Work to be completed: Which lines in the data below contain the word "higher"? Return each of them.

Dataset excerpts:

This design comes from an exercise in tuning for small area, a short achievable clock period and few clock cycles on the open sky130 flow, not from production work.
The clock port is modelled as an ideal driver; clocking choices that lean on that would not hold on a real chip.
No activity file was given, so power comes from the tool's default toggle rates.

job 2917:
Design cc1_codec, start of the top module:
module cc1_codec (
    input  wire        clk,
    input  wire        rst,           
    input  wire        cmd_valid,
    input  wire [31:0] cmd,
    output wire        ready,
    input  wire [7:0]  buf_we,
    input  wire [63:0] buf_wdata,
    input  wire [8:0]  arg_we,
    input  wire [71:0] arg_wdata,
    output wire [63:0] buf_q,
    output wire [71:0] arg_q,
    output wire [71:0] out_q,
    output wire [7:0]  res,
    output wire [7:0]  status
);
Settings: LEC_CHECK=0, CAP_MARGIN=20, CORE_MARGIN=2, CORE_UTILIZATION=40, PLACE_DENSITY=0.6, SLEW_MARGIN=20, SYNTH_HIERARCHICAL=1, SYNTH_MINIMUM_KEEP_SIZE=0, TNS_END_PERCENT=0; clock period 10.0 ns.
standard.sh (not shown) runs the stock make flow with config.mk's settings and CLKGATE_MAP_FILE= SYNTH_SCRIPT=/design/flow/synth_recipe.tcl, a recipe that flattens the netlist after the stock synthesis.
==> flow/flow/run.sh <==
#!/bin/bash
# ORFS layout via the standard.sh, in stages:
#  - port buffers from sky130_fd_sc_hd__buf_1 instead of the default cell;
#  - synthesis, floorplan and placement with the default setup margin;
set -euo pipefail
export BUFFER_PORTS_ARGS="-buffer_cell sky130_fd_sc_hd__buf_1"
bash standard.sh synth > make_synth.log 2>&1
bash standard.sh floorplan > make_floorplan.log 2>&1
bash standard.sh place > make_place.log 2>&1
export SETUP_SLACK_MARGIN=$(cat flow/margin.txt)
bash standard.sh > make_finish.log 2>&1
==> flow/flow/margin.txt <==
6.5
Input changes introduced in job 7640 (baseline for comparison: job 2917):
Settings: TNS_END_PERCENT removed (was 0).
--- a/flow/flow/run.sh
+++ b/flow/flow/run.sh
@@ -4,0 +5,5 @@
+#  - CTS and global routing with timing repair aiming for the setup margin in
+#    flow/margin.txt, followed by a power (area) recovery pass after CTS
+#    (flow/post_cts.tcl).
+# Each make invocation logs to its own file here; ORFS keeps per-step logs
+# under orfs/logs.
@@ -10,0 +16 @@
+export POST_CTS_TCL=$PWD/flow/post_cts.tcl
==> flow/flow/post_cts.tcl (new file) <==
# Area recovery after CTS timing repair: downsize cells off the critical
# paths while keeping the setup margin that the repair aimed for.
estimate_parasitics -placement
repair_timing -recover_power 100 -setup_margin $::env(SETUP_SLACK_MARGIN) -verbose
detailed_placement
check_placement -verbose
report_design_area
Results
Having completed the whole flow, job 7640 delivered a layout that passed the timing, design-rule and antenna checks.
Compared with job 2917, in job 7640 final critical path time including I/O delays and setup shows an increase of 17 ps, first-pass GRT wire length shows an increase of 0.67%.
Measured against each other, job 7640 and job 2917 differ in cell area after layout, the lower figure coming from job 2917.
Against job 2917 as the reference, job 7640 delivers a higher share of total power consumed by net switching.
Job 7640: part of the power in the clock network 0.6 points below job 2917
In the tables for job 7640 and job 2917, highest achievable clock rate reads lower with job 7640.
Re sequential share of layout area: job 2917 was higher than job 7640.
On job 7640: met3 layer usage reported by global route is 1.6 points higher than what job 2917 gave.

Written response:
Against job 2917 as the reference, job 7640 delivers a higher share of total power consumed by net switching.
Re sequential share of layout area: job 2917 was higher than job 7640.
On job 7640: met3 layer usage reported by global route is 1.6 points higher than what job 2917 gave.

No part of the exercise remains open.